What you will do —
Bring together copies of the lines in the data below that contain the word "field".

[Collected data entries]
══════════

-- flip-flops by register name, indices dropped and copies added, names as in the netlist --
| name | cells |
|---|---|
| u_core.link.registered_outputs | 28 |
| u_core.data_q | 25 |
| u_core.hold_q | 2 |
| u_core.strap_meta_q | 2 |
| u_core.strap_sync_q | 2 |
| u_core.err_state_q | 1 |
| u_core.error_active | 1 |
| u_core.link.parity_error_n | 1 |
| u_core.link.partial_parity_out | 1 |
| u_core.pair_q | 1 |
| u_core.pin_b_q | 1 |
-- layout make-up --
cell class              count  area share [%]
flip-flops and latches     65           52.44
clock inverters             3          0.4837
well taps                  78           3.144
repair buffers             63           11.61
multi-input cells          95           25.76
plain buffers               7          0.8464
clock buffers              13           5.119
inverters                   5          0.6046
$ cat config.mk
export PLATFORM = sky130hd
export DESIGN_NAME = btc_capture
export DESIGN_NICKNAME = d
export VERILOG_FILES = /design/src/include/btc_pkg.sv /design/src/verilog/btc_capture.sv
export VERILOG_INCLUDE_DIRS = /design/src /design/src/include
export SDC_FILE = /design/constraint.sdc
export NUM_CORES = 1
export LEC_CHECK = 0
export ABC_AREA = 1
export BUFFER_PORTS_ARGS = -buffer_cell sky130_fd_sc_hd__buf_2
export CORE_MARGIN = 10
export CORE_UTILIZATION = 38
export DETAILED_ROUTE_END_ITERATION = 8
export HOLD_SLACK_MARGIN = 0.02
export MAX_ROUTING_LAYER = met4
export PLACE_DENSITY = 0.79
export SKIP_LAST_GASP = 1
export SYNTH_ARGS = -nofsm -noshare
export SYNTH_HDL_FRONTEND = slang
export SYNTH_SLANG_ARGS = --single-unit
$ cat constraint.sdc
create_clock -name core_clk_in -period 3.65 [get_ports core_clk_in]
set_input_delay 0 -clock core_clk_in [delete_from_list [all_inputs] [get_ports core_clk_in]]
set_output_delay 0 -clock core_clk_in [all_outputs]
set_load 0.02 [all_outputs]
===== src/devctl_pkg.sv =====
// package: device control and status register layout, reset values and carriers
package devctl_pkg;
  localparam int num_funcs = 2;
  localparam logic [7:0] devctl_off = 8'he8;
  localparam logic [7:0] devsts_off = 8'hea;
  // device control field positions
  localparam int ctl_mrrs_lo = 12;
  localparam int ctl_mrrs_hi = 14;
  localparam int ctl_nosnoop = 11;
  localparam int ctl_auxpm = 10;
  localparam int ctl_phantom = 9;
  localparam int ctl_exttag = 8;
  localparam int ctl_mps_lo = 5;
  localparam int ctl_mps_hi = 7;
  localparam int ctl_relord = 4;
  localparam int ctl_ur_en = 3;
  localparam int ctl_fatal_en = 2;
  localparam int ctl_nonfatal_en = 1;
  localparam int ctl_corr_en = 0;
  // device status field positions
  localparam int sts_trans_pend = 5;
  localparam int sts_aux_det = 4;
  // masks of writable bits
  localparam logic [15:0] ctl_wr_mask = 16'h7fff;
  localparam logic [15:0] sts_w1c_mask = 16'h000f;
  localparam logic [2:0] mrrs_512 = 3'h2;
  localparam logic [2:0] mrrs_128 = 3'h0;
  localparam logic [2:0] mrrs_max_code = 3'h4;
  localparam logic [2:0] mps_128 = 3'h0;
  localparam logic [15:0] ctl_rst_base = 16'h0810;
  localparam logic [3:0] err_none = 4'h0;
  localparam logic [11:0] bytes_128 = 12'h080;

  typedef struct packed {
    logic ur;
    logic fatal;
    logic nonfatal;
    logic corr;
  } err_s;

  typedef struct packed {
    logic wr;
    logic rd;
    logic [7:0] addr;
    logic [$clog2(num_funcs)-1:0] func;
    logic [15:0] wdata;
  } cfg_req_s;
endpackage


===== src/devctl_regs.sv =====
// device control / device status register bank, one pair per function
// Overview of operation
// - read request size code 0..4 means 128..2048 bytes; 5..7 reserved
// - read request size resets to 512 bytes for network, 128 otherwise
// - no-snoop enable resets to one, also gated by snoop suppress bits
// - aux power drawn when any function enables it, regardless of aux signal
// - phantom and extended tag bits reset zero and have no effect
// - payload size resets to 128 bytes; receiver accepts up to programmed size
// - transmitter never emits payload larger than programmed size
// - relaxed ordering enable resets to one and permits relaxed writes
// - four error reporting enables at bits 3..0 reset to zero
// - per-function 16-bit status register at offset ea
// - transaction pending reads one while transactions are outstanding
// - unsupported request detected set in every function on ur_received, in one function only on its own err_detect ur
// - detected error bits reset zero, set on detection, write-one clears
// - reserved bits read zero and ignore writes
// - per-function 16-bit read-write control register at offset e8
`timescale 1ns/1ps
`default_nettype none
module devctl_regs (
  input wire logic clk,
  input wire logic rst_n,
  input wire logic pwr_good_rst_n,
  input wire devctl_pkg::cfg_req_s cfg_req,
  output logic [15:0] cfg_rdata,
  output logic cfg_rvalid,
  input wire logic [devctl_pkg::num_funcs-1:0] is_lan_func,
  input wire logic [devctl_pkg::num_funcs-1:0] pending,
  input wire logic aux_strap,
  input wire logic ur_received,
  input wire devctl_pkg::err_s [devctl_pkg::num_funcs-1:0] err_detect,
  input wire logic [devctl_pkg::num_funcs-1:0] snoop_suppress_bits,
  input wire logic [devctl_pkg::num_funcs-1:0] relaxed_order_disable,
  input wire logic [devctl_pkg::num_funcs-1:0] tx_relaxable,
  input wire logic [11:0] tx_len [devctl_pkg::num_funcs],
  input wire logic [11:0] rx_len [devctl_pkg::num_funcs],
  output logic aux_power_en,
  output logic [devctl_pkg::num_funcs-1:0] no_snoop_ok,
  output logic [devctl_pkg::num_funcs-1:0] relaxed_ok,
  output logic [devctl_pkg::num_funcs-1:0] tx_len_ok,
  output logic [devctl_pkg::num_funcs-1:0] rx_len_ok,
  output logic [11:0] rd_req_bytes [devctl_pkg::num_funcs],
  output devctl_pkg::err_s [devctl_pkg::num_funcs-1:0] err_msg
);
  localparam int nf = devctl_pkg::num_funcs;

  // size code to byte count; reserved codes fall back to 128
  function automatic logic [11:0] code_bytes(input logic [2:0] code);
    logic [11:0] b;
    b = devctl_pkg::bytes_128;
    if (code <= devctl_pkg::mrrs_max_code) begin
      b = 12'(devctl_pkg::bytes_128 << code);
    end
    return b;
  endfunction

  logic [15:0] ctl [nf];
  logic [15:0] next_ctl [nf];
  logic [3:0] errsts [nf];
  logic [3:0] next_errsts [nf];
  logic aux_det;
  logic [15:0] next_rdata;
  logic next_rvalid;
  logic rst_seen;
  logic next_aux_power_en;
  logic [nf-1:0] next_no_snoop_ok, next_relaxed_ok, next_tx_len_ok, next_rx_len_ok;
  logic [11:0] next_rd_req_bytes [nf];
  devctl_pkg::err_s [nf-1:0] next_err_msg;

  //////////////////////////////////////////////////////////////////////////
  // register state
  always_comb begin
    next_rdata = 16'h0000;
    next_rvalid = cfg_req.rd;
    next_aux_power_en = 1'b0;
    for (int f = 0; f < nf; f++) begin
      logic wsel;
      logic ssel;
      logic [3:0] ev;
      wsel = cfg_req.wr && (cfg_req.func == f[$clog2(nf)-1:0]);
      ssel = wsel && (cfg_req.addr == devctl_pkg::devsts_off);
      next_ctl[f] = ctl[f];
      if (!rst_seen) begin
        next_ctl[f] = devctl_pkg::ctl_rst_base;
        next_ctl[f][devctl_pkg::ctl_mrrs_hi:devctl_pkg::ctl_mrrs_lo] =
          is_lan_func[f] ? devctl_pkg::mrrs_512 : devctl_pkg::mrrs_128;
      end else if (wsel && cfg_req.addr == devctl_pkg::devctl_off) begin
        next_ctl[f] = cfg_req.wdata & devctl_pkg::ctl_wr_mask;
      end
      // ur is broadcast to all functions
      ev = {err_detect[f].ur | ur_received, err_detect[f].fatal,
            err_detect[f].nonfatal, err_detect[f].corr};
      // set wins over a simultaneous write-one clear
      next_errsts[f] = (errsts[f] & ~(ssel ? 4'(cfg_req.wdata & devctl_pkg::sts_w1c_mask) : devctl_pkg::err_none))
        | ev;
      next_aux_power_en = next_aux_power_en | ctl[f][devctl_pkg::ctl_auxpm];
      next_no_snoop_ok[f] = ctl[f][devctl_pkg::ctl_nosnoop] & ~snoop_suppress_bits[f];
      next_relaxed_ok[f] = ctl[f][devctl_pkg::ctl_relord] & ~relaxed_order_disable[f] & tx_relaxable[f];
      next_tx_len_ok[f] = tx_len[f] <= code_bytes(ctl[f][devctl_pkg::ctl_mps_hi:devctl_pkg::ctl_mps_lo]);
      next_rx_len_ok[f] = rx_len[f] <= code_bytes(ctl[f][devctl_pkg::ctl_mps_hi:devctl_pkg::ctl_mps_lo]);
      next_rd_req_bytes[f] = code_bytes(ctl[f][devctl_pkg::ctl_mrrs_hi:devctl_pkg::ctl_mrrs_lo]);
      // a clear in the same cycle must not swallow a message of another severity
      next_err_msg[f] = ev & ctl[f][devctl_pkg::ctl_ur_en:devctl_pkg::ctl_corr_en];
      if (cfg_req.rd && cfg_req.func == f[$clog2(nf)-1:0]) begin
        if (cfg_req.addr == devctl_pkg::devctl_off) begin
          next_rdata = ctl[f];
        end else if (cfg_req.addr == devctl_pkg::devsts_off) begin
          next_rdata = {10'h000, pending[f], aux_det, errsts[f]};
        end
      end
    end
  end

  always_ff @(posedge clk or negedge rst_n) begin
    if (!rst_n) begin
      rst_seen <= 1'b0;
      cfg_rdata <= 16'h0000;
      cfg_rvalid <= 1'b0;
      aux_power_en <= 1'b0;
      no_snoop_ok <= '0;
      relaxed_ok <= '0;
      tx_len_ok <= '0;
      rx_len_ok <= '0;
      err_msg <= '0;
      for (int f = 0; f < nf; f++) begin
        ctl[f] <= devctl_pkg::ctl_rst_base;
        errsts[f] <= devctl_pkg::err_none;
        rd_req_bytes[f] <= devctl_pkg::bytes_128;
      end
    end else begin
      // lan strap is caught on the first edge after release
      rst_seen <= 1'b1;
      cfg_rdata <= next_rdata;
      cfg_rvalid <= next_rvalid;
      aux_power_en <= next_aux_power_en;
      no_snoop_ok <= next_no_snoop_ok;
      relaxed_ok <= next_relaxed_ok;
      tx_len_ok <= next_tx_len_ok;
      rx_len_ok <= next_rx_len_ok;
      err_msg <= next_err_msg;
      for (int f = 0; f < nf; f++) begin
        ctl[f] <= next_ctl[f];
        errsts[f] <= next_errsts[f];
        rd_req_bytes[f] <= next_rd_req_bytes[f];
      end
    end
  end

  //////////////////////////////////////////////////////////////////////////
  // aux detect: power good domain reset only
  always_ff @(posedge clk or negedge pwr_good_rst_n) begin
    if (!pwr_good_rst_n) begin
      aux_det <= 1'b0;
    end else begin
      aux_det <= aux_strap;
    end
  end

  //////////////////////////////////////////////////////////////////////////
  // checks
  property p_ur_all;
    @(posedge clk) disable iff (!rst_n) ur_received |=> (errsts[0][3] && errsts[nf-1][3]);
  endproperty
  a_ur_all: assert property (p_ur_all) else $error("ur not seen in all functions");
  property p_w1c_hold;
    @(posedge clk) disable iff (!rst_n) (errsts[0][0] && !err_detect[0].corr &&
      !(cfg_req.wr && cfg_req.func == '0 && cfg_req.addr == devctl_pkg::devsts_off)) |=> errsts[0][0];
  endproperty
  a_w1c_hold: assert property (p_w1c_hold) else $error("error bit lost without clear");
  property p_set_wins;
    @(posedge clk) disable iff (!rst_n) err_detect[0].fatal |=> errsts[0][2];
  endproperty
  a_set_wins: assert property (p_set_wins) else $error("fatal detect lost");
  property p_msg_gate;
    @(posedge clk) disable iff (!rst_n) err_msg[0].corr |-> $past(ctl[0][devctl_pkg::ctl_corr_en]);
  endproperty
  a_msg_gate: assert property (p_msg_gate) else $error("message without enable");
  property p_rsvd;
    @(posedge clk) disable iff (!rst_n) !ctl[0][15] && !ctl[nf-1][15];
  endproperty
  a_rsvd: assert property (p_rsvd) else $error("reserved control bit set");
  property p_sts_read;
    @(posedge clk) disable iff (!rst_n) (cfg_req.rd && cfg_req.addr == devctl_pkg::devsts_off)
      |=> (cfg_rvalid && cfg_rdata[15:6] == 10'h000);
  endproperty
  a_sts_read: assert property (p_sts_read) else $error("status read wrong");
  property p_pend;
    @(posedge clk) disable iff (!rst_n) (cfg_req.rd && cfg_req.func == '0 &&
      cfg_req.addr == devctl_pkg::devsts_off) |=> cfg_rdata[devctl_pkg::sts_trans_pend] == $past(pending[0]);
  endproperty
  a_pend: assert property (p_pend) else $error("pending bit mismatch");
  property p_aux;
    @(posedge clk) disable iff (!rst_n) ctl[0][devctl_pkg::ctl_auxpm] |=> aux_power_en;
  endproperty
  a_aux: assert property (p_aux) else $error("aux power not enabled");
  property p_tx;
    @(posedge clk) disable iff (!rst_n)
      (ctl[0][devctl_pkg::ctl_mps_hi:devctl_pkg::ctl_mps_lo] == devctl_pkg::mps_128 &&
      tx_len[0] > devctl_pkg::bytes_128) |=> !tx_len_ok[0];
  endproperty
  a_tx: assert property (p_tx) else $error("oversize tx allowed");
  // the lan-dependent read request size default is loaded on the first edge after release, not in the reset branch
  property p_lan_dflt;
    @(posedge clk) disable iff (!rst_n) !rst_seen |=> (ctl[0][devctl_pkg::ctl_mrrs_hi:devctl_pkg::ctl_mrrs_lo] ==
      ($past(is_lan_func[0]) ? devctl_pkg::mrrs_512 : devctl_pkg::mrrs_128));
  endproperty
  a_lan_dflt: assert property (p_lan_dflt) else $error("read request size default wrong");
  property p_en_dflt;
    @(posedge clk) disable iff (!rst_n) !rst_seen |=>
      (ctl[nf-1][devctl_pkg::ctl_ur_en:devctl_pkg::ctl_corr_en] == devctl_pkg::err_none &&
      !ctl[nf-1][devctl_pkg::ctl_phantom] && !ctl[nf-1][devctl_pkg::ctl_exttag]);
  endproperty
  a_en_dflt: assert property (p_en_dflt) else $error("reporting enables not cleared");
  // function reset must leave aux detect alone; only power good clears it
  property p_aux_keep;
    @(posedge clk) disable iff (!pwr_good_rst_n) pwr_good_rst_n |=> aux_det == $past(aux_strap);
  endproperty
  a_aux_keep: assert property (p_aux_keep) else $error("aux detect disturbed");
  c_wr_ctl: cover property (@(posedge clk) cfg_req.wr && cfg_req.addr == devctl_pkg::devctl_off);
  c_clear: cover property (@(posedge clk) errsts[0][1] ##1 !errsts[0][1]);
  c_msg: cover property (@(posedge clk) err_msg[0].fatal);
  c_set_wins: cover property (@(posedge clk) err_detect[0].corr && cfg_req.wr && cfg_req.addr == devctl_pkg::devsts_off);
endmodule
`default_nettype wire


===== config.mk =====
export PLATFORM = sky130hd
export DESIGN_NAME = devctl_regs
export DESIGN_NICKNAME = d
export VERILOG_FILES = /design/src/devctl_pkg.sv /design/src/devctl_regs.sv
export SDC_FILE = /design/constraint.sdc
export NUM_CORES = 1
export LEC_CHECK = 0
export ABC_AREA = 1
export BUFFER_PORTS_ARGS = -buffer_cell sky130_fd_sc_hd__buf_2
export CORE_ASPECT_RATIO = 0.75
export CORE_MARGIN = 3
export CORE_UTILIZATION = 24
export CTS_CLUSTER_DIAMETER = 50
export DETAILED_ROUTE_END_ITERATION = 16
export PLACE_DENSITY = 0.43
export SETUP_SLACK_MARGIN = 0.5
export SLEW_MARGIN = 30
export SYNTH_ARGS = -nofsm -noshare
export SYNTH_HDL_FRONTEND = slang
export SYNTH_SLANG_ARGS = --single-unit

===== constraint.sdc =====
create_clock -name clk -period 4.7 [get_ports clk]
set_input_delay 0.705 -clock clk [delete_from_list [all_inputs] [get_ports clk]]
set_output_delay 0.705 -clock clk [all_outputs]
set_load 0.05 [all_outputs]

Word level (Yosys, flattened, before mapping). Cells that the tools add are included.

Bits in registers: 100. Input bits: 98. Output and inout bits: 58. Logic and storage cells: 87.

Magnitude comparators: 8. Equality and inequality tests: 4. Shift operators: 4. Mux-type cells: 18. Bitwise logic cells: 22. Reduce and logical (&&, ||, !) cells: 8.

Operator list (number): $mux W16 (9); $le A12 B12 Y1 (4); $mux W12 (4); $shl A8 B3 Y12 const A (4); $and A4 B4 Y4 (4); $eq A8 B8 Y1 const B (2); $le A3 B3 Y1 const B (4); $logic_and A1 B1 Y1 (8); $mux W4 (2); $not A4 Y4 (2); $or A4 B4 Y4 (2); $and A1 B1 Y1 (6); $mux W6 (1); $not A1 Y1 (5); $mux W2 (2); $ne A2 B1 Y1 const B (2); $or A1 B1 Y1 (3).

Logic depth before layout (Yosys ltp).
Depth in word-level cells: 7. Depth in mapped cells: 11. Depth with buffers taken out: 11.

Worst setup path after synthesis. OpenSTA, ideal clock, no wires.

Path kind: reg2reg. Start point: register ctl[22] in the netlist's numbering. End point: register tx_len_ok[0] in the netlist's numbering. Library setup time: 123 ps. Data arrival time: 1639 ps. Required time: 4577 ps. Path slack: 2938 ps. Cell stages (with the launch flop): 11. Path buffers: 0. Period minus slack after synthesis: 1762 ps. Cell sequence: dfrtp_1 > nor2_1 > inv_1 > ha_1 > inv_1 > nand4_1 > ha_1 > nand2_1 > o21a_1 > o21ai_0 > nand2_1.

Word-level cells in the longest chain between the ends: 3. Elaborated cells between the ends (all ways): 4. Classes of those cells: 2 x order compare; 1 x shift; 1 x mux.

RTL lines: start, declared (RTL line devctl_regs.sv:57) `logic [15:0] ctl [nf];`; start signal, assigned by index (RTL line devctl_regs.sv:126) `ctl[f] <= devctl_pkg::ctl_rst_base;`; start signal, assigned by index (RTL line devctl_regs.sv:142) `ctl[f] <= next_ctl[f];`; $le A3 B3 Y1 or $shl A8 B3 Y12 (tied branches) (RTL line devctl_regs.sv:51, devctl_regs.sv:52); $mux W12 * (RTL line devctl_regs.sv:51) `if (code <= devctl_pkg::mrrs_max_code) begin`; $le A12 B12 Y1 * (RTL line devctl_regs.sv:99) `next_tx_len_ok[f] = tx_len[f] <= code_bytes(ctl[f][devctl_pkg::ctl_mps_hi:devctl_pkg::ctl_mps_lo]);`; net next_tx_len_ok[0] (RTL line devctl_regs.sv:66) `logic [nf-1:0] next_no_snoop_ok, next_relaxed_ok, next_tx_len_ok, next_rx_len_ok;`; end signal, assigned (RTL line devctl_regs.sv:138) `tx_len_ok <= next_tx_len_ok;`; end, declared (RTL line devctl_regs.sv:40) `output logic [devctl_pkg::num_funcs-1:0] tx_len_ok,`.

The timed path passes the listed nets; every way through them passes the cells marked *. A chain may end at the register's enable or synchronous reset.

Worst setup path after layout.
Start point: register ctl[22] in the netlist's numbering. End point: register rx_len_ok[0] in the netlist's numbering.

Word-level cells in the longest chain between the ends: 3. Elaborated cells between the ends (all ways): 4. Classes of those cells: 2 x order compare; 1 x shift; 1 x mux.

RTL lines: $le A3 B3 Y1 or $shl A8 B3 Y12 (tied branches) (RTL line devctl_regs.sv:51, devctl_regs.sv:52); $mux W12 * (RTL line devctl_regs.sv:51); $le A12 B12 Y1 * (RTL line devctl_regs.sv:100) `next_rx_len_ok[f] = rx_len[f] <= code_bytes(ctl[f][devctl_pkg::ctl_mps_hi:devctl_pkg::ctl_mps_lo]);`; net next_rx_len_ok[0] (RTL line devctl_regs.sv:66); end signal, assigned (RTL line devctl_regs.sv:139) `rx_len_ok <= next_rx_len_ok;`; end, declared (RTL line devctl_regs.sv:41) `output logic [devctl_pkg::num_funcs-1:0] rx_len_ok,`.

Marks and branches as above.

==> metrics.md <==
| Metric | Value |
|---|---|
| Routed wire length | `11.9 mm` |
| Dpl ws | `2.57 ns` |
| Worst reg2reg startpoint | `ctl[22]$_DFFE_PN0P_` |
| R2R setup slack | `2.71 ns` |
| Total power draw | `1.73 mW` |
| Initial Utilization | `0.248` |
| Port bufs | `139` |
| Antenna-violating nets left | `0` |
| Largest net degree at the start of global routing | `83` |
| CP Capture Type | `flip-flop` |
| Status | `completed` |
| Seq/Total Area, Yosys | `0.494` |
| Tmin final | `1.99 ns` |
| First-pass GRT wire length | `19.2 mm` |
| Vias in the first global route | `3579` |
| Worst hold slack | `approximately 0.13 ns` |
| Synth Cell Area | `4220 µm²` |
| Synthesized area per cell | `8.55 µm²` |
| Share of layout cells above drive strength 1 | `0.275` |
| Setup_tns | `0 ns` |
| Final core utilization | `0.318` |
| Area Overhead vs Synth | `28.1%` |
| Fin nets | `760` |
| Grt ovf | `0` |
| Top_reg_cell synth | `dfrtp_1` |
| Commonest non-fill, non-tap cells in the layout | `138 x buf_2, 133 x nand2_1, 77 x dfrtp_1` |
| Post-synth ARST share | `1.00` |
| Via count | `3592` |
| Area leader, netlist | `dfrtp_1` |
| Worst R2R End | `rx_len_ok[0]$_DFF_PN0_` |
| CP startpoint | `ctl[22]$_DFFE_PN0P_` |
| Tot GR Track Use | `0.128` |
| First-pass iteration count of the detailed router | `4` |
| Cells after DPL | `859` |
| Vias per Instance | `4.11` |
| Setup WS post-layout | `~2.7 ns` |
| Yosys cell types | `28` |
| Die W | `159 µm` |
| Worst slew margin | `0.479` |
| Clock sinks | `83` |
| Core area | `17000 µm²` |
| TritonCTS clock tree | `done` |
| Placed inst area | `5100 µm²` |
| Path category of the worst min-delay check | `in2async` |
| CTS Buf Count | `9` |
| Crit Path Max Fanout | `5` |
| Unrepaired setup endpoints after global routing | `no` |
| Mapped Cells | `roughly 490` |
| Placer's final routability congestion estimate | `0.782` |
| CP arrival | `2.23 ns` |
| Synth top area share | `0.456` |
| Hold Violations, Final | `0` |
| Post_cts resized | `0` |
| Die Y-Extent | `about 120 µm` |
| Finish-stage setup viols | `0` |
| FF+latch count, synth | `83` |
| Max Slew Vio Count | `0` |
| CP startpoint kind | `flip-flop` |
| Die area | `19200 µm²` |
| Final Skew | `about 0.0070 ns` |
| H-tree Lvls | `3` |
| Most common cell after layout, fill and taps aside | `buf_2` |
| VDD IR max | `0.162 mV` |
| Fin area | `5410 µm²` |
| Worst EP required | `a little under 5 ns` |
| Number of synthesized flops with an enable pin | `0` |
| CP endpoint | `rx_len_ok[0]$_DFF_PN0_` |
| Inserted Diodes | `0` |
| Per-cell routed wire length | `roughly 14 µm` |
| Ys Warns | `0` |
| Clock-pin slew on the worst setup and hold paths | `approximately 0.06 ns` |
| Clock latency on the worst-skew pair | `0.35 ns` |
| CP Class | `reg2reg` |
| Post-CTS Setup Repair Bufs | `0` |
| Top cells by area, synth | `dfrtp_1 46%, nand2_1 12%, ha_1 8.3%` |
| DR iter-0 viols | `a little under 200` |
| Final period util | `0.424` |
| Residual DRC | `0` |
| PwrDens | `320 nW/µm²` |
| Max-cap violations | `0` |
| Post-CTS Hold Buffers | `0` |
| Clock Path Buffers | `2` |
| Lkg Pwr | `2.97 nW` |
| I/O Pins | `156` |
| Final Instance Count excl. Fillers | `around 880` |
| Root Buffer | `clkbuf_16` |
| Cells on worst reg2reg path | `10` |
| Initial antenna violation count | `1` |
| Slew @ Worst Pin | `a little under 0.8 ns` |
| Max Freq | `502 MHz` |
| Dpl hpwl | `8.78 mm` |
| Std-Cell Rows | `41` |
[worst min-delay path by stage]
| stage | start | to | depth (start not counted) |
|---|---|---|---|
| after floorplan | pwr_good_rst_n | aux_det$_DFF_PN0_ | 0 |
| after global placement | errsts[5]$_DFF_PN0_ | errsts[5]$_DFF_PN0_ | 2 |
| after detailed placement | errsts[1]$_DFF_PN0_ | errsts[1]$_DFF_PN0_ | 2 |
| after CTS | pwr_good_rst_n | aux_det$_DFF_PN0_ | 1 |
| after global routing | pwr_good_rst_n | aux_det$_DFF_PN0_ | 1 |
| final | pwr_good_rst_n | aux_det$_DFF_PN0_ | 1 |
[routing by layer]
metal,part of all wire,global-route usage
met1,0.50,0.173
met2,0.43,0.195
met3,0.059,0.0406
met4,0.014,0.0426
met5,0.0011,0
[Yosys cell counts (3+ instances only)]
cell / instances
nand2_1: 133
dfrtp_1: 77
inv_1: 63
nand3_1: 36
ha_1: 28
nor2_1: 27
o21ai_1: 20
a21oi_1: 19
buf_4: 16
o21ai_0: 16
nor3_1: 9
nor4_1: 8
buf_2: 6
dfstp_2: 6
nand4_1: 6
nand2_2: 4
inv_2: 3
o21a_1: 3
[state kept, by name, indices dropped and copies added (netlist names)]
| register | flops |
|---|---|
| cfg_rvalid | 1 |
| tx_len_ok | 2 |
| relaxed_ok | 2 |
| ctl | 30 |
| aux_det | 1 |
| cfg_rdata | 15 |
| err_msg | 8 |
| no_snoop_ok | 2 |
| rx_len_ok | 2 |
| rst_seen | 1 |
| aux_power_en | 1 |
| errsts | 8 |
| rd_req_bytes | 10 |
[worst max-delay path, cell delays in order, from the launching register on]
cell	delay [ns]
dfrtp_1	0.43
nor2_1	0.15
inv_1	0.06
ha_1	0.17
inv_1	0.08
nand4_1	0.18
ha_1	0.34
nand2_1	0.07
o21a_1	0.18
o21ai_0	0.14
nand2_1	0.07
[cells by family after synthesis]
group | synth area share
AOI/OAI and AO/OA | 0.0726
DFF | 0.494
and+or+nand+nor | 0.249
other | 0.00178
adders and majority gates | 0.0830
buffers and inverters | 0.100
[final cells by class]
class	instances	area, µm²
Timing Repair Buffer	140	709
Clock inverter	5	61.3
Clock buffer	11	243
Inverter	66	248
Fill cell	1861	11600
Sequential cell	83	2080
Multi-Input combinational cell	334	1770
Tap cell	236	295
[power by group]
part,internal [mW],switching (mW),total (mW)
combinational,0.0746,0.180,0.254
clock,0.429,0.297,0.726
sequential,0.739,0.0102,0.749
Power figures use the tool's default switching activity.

══════════

Exercise output —
  // device control field positions
  // device status field positions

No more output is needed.